## Activity
Which lines run from the line with "export IMPL_design_area_um2=8720" through the line with "export IMPL_synth_seq_cells=127" in the entries below? Print them exactly, both ends included, and nothing more.

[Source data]
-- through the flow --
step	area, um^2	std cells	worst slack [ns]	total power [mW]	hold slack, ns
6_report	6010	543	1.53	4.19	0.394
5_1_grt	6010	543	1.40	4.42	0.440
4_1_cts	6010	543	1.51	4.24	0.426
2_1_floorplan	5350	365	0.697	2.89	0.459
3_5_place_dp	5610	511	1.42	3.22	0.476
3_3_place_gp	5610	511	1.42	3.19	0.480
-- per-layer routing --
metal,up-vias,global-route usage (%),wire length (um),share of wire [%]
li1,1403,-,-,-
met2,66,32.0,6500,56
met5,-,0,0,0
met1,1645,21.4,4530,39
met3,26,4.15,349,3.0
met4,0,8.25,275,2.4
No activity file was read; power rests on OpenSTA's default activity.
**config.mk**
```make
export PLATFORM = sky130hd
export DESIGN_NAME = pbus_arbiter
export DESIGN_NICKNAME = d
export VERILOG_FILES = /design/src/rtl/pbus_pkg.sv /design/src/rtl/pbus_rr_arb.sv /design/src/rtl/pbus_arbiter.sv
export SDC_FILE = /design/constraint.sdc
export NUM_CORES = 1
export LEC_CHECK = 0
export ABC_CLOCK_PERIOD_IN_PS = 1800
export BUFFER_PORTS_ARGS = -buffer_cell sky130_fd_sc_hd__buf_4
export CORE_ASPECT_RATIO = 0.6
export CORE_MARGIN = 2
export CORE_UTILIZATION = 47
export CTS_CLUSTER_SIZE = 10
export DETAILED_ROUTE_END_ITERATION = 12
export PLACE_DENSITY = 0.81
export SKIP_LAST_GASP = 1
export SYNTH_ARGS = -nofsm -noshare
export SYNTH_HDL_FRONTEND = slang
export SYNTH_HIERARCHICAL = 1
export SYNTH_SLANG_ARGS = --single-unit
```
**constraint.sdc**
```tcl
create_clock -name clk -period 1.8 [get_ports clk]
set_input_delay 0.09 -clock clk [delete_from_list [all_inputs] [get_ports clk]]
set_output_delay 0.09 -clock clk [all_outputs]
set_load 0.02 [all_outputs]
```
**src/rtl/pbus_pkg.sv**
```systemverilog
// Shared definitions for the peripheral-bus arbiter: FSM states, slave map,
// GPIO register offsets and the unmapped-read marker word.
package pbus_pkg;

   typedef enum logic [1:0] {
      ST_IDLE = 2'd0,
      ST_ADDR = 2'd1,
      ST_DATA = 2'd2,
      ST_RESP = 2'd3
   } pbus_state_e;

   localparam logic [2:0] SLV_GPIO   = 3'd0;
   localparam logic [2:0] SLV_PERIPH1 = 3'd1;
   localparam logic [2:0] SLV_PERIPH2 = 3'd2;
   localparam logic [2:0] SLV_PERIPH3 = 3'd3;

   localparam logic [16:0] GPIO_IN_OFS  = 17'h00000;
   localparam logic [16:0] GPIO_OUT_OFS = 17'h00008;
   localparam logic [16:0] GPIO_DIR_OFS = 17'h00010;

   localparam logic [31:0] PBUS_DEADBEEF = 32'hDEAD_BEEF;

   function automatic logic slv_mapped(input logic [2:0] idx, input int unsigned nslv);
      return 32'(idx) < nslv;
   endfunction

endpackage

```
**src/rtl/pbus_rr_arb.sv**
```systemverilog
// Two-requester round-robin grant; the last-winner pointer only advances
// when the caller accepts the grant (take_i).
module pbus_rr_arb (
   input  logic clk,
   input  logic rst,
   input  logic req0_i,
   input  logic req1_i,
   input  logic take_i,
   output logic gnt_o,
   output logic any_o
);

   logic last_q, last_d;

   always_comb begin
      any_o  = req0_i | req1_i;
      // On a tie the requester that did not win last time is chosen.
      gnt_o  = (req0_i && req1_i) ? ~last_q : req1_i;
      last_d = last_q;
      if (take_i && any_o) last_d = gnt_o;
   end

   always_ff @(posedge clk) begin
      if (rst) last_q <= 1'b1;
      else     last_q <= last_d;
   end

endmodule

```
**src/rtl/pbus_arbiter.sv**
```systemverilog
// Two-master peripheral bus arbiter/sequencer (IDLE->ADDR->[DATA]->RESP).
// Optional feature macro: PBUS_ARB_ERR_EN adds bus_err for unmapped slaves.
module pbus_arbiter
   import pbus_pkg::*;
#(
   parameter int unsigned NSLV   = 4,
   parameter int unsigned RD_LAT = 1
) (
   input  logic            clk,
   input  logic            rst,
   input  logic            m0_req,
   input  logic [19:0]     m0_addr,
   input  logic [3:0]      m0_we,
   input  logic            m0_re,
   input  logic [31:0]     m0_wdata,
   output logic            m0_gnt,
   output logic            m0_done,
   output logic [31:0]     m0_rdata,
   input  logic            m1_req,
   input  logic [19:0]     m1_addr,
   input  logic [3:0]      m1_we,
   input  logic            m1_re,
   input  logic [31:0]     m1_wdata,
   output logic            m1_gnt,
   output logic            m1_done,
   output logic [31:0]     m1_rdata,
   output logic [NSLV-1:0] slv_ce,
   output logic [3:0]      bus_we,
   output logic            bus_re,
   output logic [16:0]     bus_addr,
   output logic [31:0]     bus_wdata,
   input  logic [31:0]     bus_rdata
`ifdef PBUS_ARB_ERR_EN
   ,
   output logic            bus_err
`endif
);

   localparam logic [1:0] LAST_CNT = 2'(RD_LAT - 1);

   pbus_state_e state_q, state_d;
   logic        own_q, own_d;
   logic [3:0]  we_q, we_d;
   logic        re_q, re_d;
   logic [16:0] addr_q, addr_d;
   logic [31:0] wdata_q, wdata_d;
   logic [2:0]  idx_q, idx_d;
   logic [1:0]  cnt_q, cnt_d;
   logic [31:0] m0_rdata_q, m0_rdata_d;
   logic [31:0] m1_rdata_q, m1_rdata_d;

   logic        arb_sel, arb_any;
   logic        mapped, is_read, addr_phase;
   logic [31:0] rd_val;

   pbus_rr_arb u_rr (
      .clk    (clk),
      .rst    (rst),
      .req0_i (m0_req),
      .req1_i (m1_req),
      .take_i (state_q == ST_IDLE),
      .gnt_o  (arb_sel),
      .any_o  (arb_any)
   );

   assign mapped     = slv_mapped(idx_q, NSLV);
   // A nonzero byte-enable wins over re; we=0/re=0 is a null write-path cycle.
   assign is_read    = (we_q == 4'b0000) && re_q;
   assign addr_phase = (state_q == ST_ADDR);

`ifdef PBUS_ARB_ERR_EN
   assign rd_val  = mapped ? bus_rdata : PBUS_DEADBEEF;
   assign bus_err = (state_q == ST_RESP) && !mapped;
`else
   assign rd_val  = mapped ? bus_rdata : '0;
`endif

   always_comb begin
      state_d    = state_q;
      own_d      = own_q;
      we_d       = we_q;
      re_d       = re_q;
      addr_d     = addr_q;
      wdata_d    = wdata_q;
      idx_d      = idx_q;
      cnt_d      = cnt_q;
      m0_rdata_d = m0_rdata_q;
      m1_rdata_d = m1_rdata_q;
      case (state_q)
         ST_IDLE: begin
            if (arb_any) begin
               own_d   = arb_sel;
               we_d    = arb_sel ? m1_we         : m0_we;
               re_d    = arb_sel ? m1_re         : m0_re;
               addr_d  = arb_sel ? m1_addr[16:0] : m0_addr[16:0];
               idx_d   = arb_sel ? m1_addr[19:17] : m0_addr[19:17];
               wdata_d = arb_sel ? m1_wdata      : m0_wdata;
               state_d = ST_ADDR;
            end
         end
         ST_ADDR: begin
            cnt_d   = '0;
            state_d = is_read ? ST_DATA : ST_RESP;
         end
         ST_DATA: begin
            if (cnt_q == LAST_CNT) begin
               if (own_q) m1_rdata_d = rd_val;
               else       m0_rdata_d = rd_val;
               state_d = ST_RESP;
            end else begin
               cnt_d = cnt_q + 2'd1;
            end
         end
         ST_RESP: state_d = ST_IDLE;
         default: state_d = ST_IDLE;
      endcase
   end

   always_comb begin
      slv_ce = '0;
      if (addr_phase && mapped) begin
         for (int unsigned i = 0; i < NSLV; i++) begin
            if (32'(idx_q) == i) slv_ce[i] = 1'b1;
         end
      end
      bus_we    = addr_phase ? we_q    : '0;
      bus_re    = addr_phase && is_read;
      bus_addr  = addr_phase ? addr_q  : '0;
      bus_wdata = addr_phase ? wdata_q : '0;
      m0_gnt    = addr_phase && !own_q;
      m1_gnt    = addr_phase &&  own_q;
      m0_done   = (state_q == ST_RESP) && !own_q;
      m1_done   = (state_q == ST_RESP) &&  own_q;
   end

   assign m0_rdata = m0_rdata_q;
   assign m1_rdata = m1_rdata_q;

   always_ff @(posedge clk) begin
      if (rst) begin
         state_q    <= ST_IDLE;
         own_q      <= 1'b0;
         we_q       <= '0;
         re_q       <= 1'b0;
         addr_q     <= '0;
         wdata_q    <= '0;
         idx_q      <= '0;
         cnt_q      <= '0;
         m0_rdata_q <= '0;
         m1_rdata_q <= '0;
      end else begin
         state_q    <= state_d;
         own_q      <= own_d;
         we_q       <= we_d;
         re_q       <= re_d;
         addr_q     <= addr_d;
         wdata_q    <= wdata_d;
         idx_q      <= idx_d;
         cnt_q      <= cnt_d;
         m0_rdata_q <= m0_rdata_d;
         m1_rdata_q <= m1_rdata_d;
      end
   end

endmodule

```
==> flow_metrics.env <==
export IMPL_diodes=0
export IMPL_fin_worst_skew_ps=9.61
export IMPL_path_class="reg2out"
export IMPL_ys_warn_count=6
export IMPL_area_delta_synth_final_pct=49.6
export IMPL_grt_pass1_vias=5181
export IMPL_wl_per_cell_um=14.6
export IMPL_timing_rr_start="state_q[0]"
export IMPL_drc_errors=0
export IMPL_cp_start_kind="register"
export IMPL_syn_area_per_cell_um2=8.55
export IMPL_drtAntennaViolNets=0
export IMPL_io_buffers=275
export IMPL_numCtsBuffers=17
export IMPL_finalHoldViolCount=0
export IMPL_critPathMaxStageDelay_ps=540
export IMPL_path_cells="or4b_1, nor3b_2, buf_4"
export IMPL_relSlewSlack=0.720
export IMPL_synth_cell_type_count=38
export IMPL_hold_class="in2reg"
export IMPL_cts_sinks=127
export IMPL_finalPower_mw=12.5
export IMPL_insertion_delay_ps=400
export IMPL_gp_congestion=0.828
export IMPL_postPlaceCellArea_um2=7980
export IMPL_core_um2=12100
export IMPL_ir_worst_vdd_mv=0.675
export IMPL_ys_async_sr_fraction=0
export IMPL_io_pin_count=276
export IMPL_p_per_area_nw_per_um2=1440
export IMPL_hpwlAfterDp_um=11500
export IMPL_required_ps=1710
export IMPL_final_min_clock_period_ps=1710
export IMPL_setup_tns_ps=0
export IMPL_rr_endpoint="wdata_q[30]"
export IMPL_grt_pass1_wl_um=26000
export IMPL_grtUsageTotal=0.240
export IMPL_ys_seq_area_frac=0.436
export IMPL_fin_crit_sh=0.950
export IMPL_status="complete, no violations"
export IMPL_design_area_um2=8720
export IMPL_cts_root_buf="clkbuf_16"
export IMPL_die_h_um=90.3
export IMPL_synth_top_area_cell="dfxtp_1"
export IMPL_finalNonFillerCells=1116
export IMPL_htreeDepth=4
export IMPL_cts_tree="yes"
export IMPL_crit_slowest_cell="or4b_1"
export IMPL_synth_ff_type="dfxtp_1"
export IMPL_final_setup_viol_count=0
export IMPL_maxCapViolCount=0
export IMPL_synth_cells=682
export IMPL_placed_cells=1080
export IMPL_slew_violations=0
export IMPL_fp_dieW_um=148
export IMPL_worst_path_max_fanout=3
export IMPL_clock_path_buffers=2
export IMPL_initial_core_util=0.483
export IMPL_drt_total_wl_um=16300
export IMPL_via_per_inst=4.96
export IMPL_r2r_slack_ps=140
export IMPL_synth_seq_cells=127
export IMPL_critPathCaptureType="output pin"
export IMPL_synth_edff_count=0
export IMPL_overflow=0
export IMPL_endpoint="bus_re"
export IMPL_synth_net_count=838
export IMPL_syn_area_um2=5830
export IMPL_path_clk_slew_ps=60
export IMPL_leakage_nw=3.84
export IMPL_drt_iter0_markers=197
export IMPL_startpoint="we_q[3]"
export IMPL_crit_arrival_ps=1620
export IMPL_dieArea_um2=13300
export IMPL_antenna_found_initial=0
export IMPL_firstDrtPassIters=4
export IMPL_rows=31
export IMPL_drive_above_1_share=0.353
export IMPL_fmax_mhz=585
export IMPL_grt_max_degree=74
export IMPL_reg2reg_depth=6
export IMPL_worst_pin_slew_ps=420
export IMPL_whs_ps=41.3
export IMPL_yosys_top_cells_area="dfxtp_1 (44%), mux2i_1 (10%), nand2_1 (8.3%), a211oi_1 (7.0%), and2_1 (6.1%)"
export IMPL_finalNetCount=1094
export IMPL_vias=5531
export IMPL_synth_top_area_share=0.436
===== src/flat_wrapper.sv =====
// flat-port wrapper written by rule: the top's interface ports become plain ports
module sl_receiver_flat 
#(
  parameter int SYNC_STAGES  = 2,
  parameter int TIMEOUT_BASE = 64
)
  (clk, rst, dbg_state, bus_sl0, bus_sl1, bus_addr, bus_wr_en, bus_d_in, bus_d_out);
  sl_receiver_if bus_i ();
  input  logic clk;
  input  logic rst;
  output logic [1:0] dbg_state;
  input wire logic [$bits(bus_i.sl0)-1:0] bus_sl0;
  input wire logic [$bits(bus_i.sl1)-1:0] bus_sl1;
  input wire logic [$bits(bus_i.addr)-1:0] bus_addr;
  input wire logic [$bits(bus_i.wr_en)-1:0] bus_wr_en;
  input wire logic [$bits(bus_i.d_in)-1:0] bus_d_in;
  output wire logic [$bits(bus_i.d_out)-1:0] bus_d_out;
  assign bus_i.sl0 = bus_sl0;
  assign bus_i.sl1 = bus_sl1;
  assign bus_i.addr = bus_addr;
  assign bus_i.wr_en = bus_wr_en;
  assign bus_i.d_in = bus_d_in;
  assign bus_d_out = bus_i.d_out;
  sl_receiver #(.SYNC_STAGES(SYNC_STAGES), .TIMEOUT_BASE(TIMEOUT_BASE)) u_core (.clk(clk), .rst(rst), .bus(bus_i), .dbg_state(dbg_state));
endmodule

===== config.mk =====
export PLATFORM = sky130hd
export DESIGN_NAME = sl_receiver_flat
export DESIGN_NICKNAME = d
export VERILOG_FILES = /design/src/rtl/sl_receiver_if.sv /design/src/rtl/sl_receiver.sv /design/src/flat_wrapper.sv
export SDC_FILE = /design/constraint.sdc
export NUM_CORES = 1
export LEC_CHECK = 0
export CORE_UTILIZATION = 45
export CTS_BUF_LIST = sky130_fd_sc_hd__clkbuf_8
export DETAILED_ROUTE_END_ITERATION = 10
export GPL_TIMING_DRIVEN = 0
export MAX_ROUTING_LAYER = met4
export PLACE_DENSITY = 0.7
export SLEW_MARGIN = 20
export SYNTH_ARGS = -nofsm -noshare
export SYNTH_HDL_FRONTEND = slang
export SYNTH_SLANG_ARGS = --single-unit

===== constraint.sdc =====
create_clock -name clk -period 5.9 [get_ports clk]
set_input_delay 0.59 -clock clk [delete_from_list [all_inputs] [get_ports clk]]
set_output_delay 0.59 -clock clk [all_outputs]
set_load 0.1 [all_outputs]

## Result of this exercise
export IMPL_design_area_um2=8720
export IMPL_cts_root_buf="clkbuf_16"
export IMPL_die_h_um=90.3
export IMPL_synth_top_area_cell="dfxtp_1"
export IMPL_finalNonFillerCells=1116
export IMPL_htreeDepth=4
export IMPL_cts_tree="yes"
export IMPL_crit_slowest_cell="or4b_1"
export IMPL_synth_ff_type="dfxtp_1"
export IMPL_final_setup_viol_count=0
export IMPL_maxCapViolCount=0
export IMPL_synth_cells=682
export IMPL_placed_cells=1080
export IMPL_slew_violations=0
export IMPL_fp_dieW_um=148
export IMPL_worst_path_max_fanout=3
export IMPL_clock_path_buffers=2
export IMPL_initial_core_util=0.483
export IMPL_drt_total_wl_um=16300
export IMPL_via_per_inst=4.96
export IMPL_r2r_slack_ps=140
export IMPL_synth_seq_cells=127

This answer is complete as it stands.